How to complete this task:
Read each of the lines below and tally those with "placement"; the tally is the whole answer.

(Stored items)
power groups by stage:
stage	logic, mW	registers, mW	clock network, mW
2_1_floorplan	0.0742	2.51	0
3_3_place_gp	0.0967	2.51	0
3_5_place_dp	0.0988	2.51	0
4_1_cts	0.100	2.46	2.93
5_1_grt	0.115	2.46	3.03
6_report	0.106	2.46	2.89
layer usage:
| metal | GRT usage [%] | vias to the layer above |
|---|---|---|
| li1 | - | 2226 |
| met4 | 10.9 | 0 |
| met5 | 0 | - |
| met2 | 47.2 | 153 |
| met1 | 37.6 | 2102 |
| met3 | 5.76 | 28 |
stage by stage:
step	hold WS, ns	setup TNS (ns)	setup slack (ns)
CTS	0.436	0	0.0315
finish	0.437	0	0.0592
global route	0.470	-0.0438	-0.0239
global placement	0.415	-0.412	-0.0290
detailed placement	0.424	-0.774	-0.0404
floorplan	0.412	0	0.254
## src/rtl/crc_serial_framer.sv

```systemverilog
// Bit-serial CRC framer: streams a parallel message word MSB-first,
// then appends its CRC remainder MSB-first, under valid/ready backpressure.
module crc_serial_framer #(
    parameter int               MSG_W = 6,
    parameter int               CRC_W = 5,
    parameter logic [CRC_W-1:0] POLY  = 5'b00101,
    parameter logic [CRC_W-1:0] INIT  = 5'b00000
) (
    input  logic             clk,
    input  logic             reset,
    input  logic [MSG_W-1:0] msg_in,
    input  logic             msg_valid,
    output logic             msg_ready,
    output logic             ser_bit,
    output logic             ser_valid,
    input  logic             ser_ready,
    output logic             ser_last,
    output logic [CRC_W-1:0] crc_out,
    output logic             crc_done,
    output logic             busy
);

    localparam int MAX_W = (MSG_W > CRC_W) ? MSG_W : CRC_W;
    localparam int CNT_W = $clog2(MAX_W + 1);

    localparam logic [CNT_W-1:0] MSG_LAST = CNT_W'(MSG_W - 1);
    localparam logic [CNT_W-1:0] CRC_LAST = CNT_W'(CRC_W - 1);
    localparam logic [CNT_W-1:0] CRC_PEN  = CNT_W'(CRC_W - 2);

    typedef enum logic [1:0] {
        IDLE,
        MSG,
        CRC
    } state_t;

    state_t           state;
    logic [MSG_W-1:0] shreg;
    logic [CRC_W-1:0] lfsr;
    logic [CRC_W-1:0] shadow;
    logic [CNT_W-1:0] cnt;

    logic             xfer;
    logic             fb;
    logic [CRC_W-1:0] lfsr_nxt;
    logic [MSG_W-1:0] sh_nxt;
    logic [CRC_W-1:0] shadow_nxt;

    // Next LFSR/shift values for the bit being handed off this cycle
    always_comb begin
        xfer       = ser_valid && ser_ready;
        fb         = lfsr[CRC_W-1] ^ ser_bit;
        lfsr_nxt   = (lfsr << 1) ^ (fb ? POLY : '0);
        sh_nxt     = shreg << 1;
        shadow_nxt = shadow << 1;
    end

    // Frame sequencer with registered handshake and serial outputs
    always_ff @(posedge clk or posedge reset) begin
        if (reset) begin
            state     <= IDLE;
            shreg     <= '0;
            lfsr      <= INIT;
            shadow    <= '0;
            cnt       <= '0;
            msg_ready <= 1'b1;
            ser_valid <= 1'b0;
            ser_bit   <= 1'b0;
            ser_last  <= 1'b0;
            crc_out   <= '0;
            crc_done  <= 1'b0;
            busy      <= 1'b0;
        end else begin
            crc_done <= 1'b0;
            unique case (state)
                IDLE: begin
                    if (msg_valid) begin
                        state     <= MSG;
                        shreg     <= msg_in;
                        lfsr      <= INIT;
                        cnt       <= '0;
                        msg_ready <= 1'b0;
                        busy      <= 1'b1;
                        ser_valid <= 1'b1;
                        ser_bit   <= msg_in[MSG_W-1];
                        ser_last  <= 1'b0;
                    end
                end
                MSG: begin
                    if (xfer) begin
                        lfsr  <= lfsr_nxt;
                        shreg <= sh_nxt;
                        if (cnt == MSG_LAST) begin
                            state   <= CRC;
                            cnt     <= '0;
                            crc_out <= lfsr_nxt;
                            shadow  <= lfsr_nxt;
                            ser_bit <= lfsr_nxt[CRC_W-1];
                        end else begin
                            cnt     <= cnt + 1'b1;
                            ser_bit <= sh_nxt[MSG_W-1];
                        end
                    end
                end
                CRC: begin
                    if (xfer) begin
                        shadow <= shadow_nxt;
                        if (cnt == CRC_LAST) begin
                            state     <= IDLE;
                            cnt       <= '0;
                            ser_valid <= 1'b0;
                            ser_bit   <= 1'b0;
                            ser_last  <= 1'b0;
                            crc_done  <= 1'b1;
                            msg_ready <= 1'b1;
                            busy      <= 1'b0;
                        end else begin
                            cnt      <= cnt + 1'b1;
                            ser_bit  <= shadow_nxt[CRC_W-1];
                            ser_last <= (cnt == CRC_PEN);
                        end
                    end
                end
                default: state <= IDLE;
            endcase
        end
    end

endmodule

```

Task result:
2